Background: an optimization exercise with open tools, aiming at small area, a short achievable clock period and few clock cycles per item. Do not read the settings as production practice. Only simulation tests tie the RTL to the original design; equivalence was not proved.

**flow/run.sh**
```bash
#!/bin/bash
# synth_recipe.tcl (not shown) runs the flow's synth.tcl, then flattens the netlist and writes it again
# the make line also repeats each setting of config.mk as NAME=value (left out here)
make -C /OpenROAD-flow-scripts/flow DESIGN_CONFIG=/design/flow/config.mk WORK_HOME=/design/flow/orfs CLKGATE_MAP_FILE= SYNTH_SCRIPT=/design/flow/synth_recipe.tcl finish
```
**flow/config.mk**
```make
export PLATFORM = sky130hd
export DESIGN_NAME = coach_xu
export DESIGN_NICKNAME = coach_xu
export VERILOG_FILES = /design/flow/design.v
export SDC_FILE = /design/flow/constraint.sdc
export NUM_CORES = 4
export LEC_CHECK = 0
export CAP_MARGIN = 20
export CORE_MARGIN = 2
export CORE_UTILIZATION = 45
export PLACE_DENSITY = 0.6
export SETUP_SLACK_MARGIN = 4
export SLEW_MARGIN = 20
```
**flow/constraint.sdc**
```tcl
create_clock -name core_clock -period 12.0 [get_ports {clk}]
set_input_delay 2.4000 -clock core_clock [delete_from_list [all_inputs] [get_ports {clk}]]
set_output_delay 2.4000 -clock core_clock [all_outputs]
set_load 0.01 [all_outputs]
```
**flow/design.v**
```verilog
module coach_xu (
  input  wire        clk,
  input  wire        rst,
  input  wire        start,
  input  wire [35:0] insn,
  input  wire [71:0] a,
  input  wire [71:0] b,
  input  wire [71:0] d_in,
  input  wire        c_in,
  input  wire        trap_mode,
  output wire        ready,
  output reg         done,
  output reg  [71:0] result,
  output reg         wr_en,
  output wire [4:0]  flags,       
  output reg  [4:0]  flags_we,
  output reg         trap,
  output wire [3:0]  tcause,
  output reg  [1:0]  tval
);
  localparam K    = 8;            
  localparam NSEG = 72 / K;       
  localparam [71:0] SMIN = {1'b1, 71'b0};
  localparam [71:0] SMAX = {1'b0, {71{1'b1}}};
  localparam [2:0] S_IDLE = 3'd0, S_MUL = 3'd1, S_DSET = 3'd2, S_D3 = 3'd3, S_DIV = 3'd4;
  wire [7:0]  op    = insn[35:28];
  wire [5:0]  fd    = insn[27:22];
  wire [5:0]  fa    = insn[21:16];
  wire [5:0]  fb    = insn[15:10];
  wire [9:0]  func  = insn[9:0];
  wire [15:0] imm16 = insn[15:0];
  wire [21:0] imm22 = insn[21:0];
  wire [71:0] imm_s = {{56{imm16[15]}}, imm16};
  wire [71:0] imm_z = {56'b0, imm16};
  function reg_ok;
    input [5:0] f;
    input       tm;
    begin
      reg_ok = (f < 6'd40) || (tm && f < 6'd48);
    end
  endfunction
  function [6:0] blen;
    input [71:0] x;
    integer g, i;
    reg [3:0] gl;
    begin
      blen = 7'd0;
      for (g = 0; g < 9; g = g + 1) begin
        gl = 4'd0;
        for (i = 0; i < 8; i = i + 1)
          if (x[8*g+i]) gl = i + 1;
        if (gl != 4'd0) blen = 8 * g + gl;
      end
    end
  endfunction
  function [3:0] dlen;
    input [71:0] x;
    integer g;
    begin
      dlen = 4'd0;
      for (g = 0; g < NSEG; g = g + 1)
        if (|x[K*g +: K]) dlen = g + 1;
    end
  endfunction
  reg  [2:0]  state;
  reg         fin;        
  reg  [71:0] rx, ry, rd;
  reg         ry_x;       
  reg  [2:0]  r3x;        
  reg  [6:0]  cnt;        
  reg         m_div;      
  reg         m_hi;       
  reg         m_sat;      
  reg         m_chk;      
  reg         m_rem;      
  reg         m_qneg;     
  reg         m_rneg;     
  reg         m_dz;
  reg         m_ovf;      
  reg         m_zlo;      
  reg         e_v;        
  reg         e_ill;
  reg         e_wr;
  reg  [4:0]  e_fwe;
  reg  [2:0]  e_sel;      
  reg         e_zx, e_sub, e_cin;
  reg         e_chk;      
  reg         e_cadd, e_vadd, e_csh, e_vby;
  reg         e_mmu, e_mmx;
  reg         e_shl, e_sha, e_big, e_anz, e_bsx;
  reg  [6:0]  e_fn;
  localparam [2:0] R_ADD = 3'd0, R_SAT = 3'd1, R_MM = 3'd2, R_SH = 3'd3,
                   R_BXT = 3'd4, R_RD = 3'd5;
  assign ready = (state == S_IDLE) || fin;
  wire op_alu  = (op == 8'h01);
  wire op_md   = (op == 8'h02);
  wire op_sh   = (op == 8'h03);
  wire op_sat  = (op == 8'h04);
  wire op_by   = (op == 8'h05);
  wire op_addi = (op == 8'h10);
  wire op_lgi  = (op == 8'h11) || (op == 8'h12) || (op == 8'h13);
  wire op_cmpi = (op == 8'h14);
  wire op_shi  = (op == 8'h15) || (op == 8'h16) || (op == 8'h17);
  wire op_muli = (op == 8'h18);
  wire op_ldu  = (op == 8'h19);
  wire op_byi  = (op == 8'h1A) || (op == 8'h1B);
  wire alu_add = op_alu && (func == 10'h000 || func == 10'h001 || func == 10'h002);
  wire alu_sub = op_alu && (func == 10'h003 || func == 10'h004 || func == 10'h005);
  wire alu_neg = op_alu && (func == 10'h006 || func == 10'h007);
  wire alu_lg  = op_alu && (func == 10'h008 || func == 10'h009 || func == 10'h00A || func == 10'h00B);
  wire alu_cmp = op_alu && (func == 10'h00C);
  wire alu_tst = op_alu && (func == 10'h00D);
  wire alu_mm  = op_alu && (func == 10'h00E || func == 10'h00F || func == 10'h010 || func == 10'h011);
  wire alu_chk = op_alu && (func == 10'h001 || func == 10'h004 || func == 10'h007);
  wire alu_x   = op_alu && (func == 10'h002 || func == 10'h005);
  wire sat_as  = op_sat && (func == 10'h000 || func == 10'h001);
  wire sat_mul = op_sat && (func == 10'h002);
  wire md_ok   = op_md && (func[9:4] == 6'd0) && (func[3:0] <= 4'd11);
  wire md_mul  = op_md && (func[9:2] == 8'd0);         
  wire md_div  = md_ok && !md_mul;
  wire is_mul  = md_mul || op_muli || sat_mul;
  wire is_long = is_mul || md_div;
  wire [71:0] amt    = (op_sh || op_by) ? b : imm_z;
  wire        sh_big = (|amt[71:7]) || (amt[6:0] >= 7'd72);
  wire        by_big = (|amt[71:4]) || (amt[3:0] >= 4'd9);
  wire        sh_l   = (op_sh && func == 10'h000) || (op == 8'h15);
  wire        sh_r   = (op_sh && func == 10'h001) || (op == 8'h16);
  wire        by_ins = (op_by && func == 10'h002) || (op == 8'h1B);
  wire        by_sx  = op_by && func == 10'h001;
  reg        c_ill, c_wr, use_d, use_a, use_b, zero_d, zero_b;
  reg [4:0]  c_fwe;
  always @* begin
    c_ill  = 1'b0;
    c_wr   = 1'b1;
    c_fwe  = 5'b11110;
    use_d  = 1'b1;
    use_a  = 1'b1;
    use_b  = 1'b0;
    zero_d = 1'b0;
    zero_b = 1'b0;
    case (op)
      8'h01: begin
        use_b = 1'b1;
        if (alu_mm) c_fwe = 5'b0;
        if (alu_neg) begin
          use_b = 1'b0; zero_b = 1'b1;
        end
        if (alu_cmp || alu_tst) begin
          use_d = 1'b0; zero_d = 1'b1; c_wr = 1'b0;
        end
        if (!(alu_add || alu_sub || alu_neg || alu_lg || alu_cmp || alu_tst || alu_mm))
          c_ill = 1'b1;
      end
      8'h02: begin
        use_b = 1'b1;
        if (!md_ok) c_ill = 1'b1;
      end
      8'h03, 8'h15, 8'h16, 8'h17: begin
        use_b = op_sh;
        if (op_sh && func > 10'h002) c_ill = 1'b1;
      end
      8'h04: begin
        use_b = 1'b1;
        if (func > 10'h002) c_ill = 1'b1;
      end
      8'h05, 8'h1A, 8'h1B: begin
        use_b = op_by;
        if (op_by && func > 10'h002) c_ill = 1'b1;
        if (!op_by && by_big) c_ill = 1'b1;
        c_fwe = 5'b00010;
        if (by_ins) c_wr = ~by_big;
      end
      8'h10, 8'h11, 8'h12, 8'h13, 8'h18: ;
      8'h14: begin
        zero_d = 1'b1; use_d = 1'b0; c_wr = 1'b0;
      end
      8'h19: begin
        use_a = 1'b0;
        c_fwe = 5'b0;
      end
      default: begin
        c_ill = 1'b1;
        use_d = 1'b0;
        use_a = 1'b0;
      end
    endcase
    if ((use_d && !reg_ok(fd, trap_mode)) ||
        (use_a && !reg_ok(fa, trap_mode)) ||
        (use_b && !reg_ok(fb, trap_mode)) ||
        (zero_d && fd != 6'd0) ||
        (zero_b && fb != 6'd0))
      c_ill = 1'b1;
  end
  wire [71:0] y_op = (op_addi || op_cmpi) ? imm_s :
                     alu_neg ? a :
                     (op_lgi || op_shi || op_byi) ? imm_z : b;
  wire [1:0]  lg_f = op_lgi ? ((op[1:0] == 2'd1) ? 2'd0 : (op[1:0] == 2'd2) ? 2'd1 : 2'd2)
                            : (alu_tst ? 2'd0 : func[1:0]);
  reg  [71:0] pre_res;
  always @* begin
    if (op_ldu)
      pre_res = {{34{imm22[21]}}, imm22, 16'b0};
    else if (op_by || op_byi) begin
      pre_res = d_in;
      case (amt[3:0])
        4'd0: pre_res[7:0]   = a[7:0];
        4'd1: pre_res[15:8]  = a[7:0];
        4'd2: pre_res[23:16] = a[7:0];
        4'd3: pre_res[31:24] = a[7:0];
        4'd4: pre_res[39:32] = a[7:0];
        4'd5: pre_res[47:40] = a[7:0];
        4'd6: pre_res[55:48] = a[7:0];
        4'd7: pre_res[63:56] = a[7:0];
        default: pre_res[71:64] = a[7:0];
      endcase
    end else begin
      case (lg_f)
        2'd0:    pre_res = a & y_op;
        2'd1:    pre_res = a | y_op;
        2'd2:    pre_res = a ^ y_op;
        default: pre_res = a & ~y_op;
      endcase
    end
  end
  wire        k_uns  = (md_mul && func[1:0] == 2'd3) || (md_div && func[3]);
  wire [71:0] k_mb   = op_muli ? imm_s : b;
  wire        k_na   = !k_uns && a[71];
  wire        k_nb   = !k_uns && k_mb[71];
  wire [71:0] mag_a  = k_na ? (~a + 72'd1) : a;
  wire [71:0] mag_b  = k_nb ? (~k_mb + 72'd1) : k_mb;
  wire        k_swap = dlen(a ^ {72{k_na}}) < dlen(k_mb ^ {72{k_nb}});
  wire [6:0]  k_la   = blen(a ^ {72{k_na}}) + {6'd0, k_na};
  wire [6:0]  k_lb   = blen(b ^ {72{k_nb}});
  wire [6:0]  k_s    = k_la - k_lb;
  wire        k_skip = (b == 72'b0) || (k_la < k_lb);
  reg  [71:0] fs_x, fs_y;
  reg  [6:0]  fs_n;
  wire [143:0] fs_w  = {fs_x, fs_y} >> fs_n;
  wire [71:0]  fs_out = fs_w[71:0];
  reg  [71:0]  fs_ge;
  integer fi;
  always @* begin
    for (fi = 0; fi < 72; fi = fi + 1)
      fs_ge[fi] = (fi >= fs_n);
  end
  wire fs_hs = |(fs_x & fs_ge);
  wire fs_ls = |(fs_y & ~fs_ge);
  wire        d3     = (state == S_D3);
  wire [71:0] as_x   = e_zx ? 72'b0 : (d3 ? ry : rx);
  wire [71:0] as_yy  = e_sub ? ~ry : (d3 ? {ry[70:0], 1'b0} : ry);
  wire [72:0] as_sum = {1'b0, as_x} + {1'b0, as_yy} + {72'b0, e_cin};
  wire [71:0] as_res = as_sum[71:0];
  wire        as_c   = e_sub ^ as_sum[72];
  wire        as_v   = (as_x[71] == as_yy[71]) && (as_res[71] != as_x[71]);
  wire        mm_lt  = e_mmu ? as_c : (as_res[71] ^ as_v);
  reg [71:0] x_res;
  always @* begin
    case (e_sel)
      R_ADD:   x_res = as_res;
      R_SAT:   x_res = as_v ? (rx[71] ? SMIN : SMAX) : as_res;
      R_MM:    x_res = (mm_lt ^ e_mmx) ? rx : ry;
      R_SH:    x_res = e_big ? {72{e_sha & rx[71]}} : fs_out;
      R_BXT:   x_res = e_big ? 72'b0 : {{64{e_bsx & fs_out[7]}}, fs_out[7:0]};
      default: x_res = rd;
    endcase
  end
  wire x_c    = e_cadd ? as_c : (e_csh && (e_big ? e_anz : (e_shl ? fs_hs : fs_ls)));
  wire x_v    = e_vadd ? as_v : (e_vby && e_big);
  wire x_trap = e_ill || (e_chk && as_v);
  wire [71+K:0] mp_sum = {{K{1'b0}}, rd} + ry * rx[K-1:0];
  reg  [NSEG-1:1] mp_seg;
  integer si;
  always @* begin
    for (si = 1; si < NSEG; si = si + 1)
      mp_seg[si] = (|rx[K*si +: K]) && (si + cnt < NSEG);
  end
  wire mp_last = ~|mp_seg;
  wire [2:0]  d3_top = {2'b0, ry_x} + {1'b0, ry_x, ry[71]} + {2'b0, as_sum[72]};
  wire [75:0] dv_t1  = {4'b0, rx} - {3'b0, ry_x, ry};
  wire [75:0] dv_t2  = {4'b0, rx} - {2'b0, ry_x, ry, 1'b0};
  wire [75:0] dv_t3  = {4'b0, rx} - {1'b0, r3x, result};
  wire        dv_g1  = ~dv_t1[75];
  wire        dv_g2  = ~dv_t2[75];
  wire        dv_g3  = ~dv_t3[75];
  wire [1:0]  dv_q   = dv_g3 ? 2'd3 : dv_g2 ? 2'd2 : {1'b0, dv_g1};
  wire [71:0] dv_r   = dv_g3 ? dv_t3[71:0] : dv_g2 ? dv_t2[71:0] : dv_g1 ? dv_t1[71:0] : rx;
  wire [6:0]  f_n    = m_div ? 7'd0 : (7'd72 - K * cnt);
  wire        f_neg  = m_rem ? m_rneg : m_qneg;
  wire        f_lz   = m_zlo && !fs_ls;            
  wire        f_inc  = !m_hi || f_lz;
  wire [71:0] f_mag  = fs_out;
  wire [71:0] f_sv   = f_neg ? (~f_mag + {71'b0, f_inc}) : f_mag;
  wire        f_povf = fs_hs || (f_mag[71] && !(f_neg && f_mag[70:0] == 71'b0));
  wire        f_mv   = !m_div && !m_hi && f_povf;
  wire [71:0] f_res  = (m_sat && f_povf) ? (f_neg ? SMIN : SMAX) : f_sv;
  wire        f_trap = m_chk && (m_div ? (m_dz || m_ovf) : f_povf);
  wire [1:0]  f_tval = (m_div && m_dz) ? 2'd2 : 2'd1;
  wire        f_v    = m_div ? m_ovf : f_mv;
  always @* begin
    fs_x = 72'b0;
    fs_y = rx;
    fs_n = e_fn;
    if (state == S_DSET) begin
      fs_x = ry;
      fs_y = 72'b0;
    end else if (fin) begin
      fs_x = (m_div || m_hi) ? 72'b0 : rd;
      fs_y = m_div ? (m_rem ? rx : rd) : (m_hi ? rd : rx);
      fs_n = f_n;
    end else if (e_shl) begin
      fs_x = rx;
      fs_y = 72'b0;
    end else if (e_sha) begin
      fs_x = {72{rx[71]}};
    end
  end
  reg        o_c, o_v, o_dz;
  reg [1:0]  tc;
  assign tcause = {2'b00, tc};
  assign flags  = {result[71], result == 72'b0, o_c, o_v, o_dz};
  always @(posedge clk) begin
    result <= fin ? f_res :
              d3 ? as_sum[71:0] :
              (state == S_DIV) ? {r3x[1:0], result[71:2]} : x_res;
    r3x    <= d3 ? d3_top : {1'b0, r3x[2]};
    o_c    <= fin ? 1'b0 : x_c;
    o_v    <= fin ? f_v : x_v;
    o_dz   <= fin && m_dz && m_div;
    trap   <= fin ? f_trap : x_trap;
    tc     <= (!fin && e_ill) ? 2'd1 : 2'd2;
    tval   <= fin ? f_tval : (e_ill ? 2'd0 : 2'd1);
    wr_en  <= fin ? ~f_trap : (e_wr && !x_trap);
    flags_we <= fin ? (f_trap ? 5'b0 : (m_div ? 5'b11111 : 5'b11110))
                    : (x_trap ? 5'b0 : e_fwe);
  end
  wire acc = ready && start;
  always @(posedge clk) begin
    if (rst) begin
      state <= S_IDLE;
      fin   <= 1'b0;
      e_v   <= 1'b0;
      done  <= 1'b0;
    end else begin
      done <= e_v || fin;
      e_v  <= acc && !(is_long && !c_ill);
      fin  <= 1'b0;
      case (state)
        S_MUL: begin
          if (mp_last) begin
            state <= S_IDLE;
            fin   <= 1'b1;
          end
        end
        S_DSET: state <= S_D3;
        S_D3:   state <= S_DIV;
        S_DIV: begin
          if (cnt == 7'd1) begin
            state <= S_IDLE;
            fin   <= 1'b1;
          end
        end
        default: begin
          if (acc && is_long && !c_ill) begin
            if (md_div && k_skip)
              fin <= 1'b1;           
            else
              state <= md_div ? S_DSET : S_MUL;
          end
        end
      endcase
    end
  end
  always @(posedge clk) begin
    case (state)
      S_MUL: begin
        rd    <= mp_sum[71+K:K];
        rx    <= {mp_sum[K-1:0], rx[71:K]};
        m_zlo <= m_zlo && (mp_sum[K-1:0] == {K{1'b0}});
        cnt   <= cnt + 7'd1;
      end
      S_DSET: begin
        {ry_x, ry} <= fs_w[72:0];
      end
      S_D3: ;
      S_DIV: begin
        rx         <= dv_r;
        {ry_x, ry} <= {2'b0, ry_x, ry[71:2]};
        rd         <= {rd[69:0], dv_q};
        cnt <= cnt - 7'd1;
      end
      default: begin
        ry_x   <= 1'b0;
        cnt    <= md_div ? {1'b0, k_s[6:1]} + 7'd1 : 7'd0;
        m_div  <= md_div;
        m_hi   <= md_mul && func[1];
        m_sat  <= sat_mul;
        m_chk  <= op_md && (func[3:0] == 4'd1 || func[3:0] == 4'd5 || func[3:0] == 4'd7 ||
                            func[3:0] == 4'd10 || func[3:0] == 4'd11);
        m_rem  <= md_div && (func[3] ? func[0] : func[1]);
        m_qneg <= k_na ^ k_nb;
        m_rneg <= k_na;
        m_dz   <= (b == 72'b0);
        m_ovf  <= !k_uns && (a == SMIN) && (&b);
        m_zlo  <= 1'b1;
        e_ill  <= c_ill;
        e_wr   <= c_wr;
        e_fwe  <= c_fwe;
        e_zx   <= alu_neg;
        e_sub  <= alu_sub || alu_neg || alu_cmp || alu_mm || op_cmpi || (sat_as && func[0]);
        e_cin  <= (alu_sub || alu_neg || alu_cmp || alu_mm || op_cmpi || (sat_as && func[0])) ^
                  (alu_x && c_in);
        e_chk  <= alu_chk;
        e_cadd <= alu_add || alu_sub || alu_neg || alu_cmp || op_addi || op_cmpi;
        e_vadd <= alu_add || alu_sub || alu_neg || alu_cmp || op_addi || op_cmpi || sat_as;
        e_csh  <= op_sh || op_shi;
        e_vby  <= op_by || op_byi;
        e_mmu  <= func[4];
        e_mmx  <= func[0];
        e_shl  <= (op_sh || op_shi) && sh_l;
        e_sha  <= (op_sh || op_shi) && !sh_l && !sh_r;
        e_big  <= (op_sh || op_shi) ? sh_big : by_big;
        e_anz  <= |a;
        e_bsx  <= by_sx;
        e_fn   <= md_div ? (7'd72 - {k_s[6:1], 1'b0}) :
                  (op_by || op_byi) ? {amt[3:0], 3'b000} :
                  sh_l ? (7'd72 - amt[6:0]) : amt[6:0];
        e_sel  <= (sat_as) ? R_SAT :
                  (alu_mm) ? R_MM :
                  (op_sh || op_shi) ? R_SH :
                  ((op_by || op_byi) && !by_ins) ? R_BXT :
                  (alu_lg || alu_tst || op_lgi || op_ldu || op_by || op_byi) ? R_RD : R_ADD;
        if (is_long) begin
          rx <= md_div ? mag_a : (k_swap ? mag_a : mag_b);
          ry <= md_div ? mag_b : (k_swap ? mag_b : mag_a);
          rd <= 72'b0;
        end else begin
          rx <= a;
          ry <= y_op;
          rd <= pre_res;
        end
      end
    endcase
  end
endmodule
```
==> qor.txt, run 1 <==
Outcome = stopped before the end
Failed at = 5_1_grt
Log Error = [ERROR GRT-0116] Global routing finished with congestion. Check the congestion regions in the DRC Viewer.
Initial Utilization = 0.4516
Largest net degree at the start of global routing = 139
Syn avg cell area = 6.993 um2
Gr ovfl total = 10
CTS Buffer Depth = 3
Netlist Area Pre-Place = 96720 um2
Synth top area share = 0.1033
# IOs = 349
Register bit count reported by yosys = 356
Row count = 170
First-pass GRT wire length = 1099000 um
Root buffer cell = clkbuf_16
Ranking of synthesized cells by area = fa_1, edfxtp_1, a21oi_1, ha_1, nand2_1
YS warnings = 1
Hold_buf cts = 0
Netlist cell types = 119
Post-Synthesis Cells = 13.83k
Commonest cells post-synth = nand2_1, a21oi_1, o21ai_0
Count leader, synth = nand2_1
TritonCTS Buffers = 50
Asr flop ratio synth = 0
DP HPWL = 588500 um
Die height = 467.6 um
Post-placement cell area = 104700 um2
Vias in the first global route = 132.0k
CTS sink cnt = 356
Area leader, netlist = fa_1
CTS H-Tree Depth = 2
Sequential-to-total area share from yosys stat = 0.1009
# port buffers = 346
Main synth FF type = edfxtp_1
Post-synth EDFFs = 263
Final GP Congestion = 1.270
Total Routing Usage GR = 0.7129
Die width = 467.6 um
==> cell families after synthesis <==
kind of cell	count (synthesis)	synth area share
compound gates	5269	0.3534
simple gates	4354	0.2093
buf+inv	1956	0.08089
fa+ha+maj	1019	0.1704
xor+xnor	583	0.05279
flops	356	0.1009
mux	293	0.03231
other cells	1	0.00003877
==> metal layers <==
layer / GRT usage / GRT overflow
met4: 0.6745 / 5
met5: 0.2205 / 0
met1: 0.7402 / 0
met2: 0.8666 / 5
met3: 0.5558 / 0
==> worst min-delay path by stage <==
stage / from / end / slack [ns]
CTS: e_v / done / 0.44
detailed placement: r3x[2] / r3x[0] / 0.45
global placement: r3x[2] / r3x[0] / 0.46
floorplan: e_v / done / 0.41
==> stage by stage <==
stage	cells	hold slack (ns)	util	worst slack [ns]
after floorplan	13830	0.4114	-	3.997
after global placement	16480	0.4586	0.4883	1.926
after detailed placement	16480	0.4471	0.4888	1.985
after CTS	16640	0.4438	0.5027	3.957
==> what timing repair did <==
| action | 4_1_cts |
|---|---|
| pin swaps | 23 |
| gates cloned | 5 |
| endpoints found under the setup margin | 341 |
| gates resized for setup | 150 |
| setup buffers | 55 |
Testbench counts, summed over its fixed seeds: cycles 10,450, items 4,800.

THE PROBLEM = Go over the listing above and say how many lines contain the word "localparam". Please give the number only.

RESPONSE BOX = 6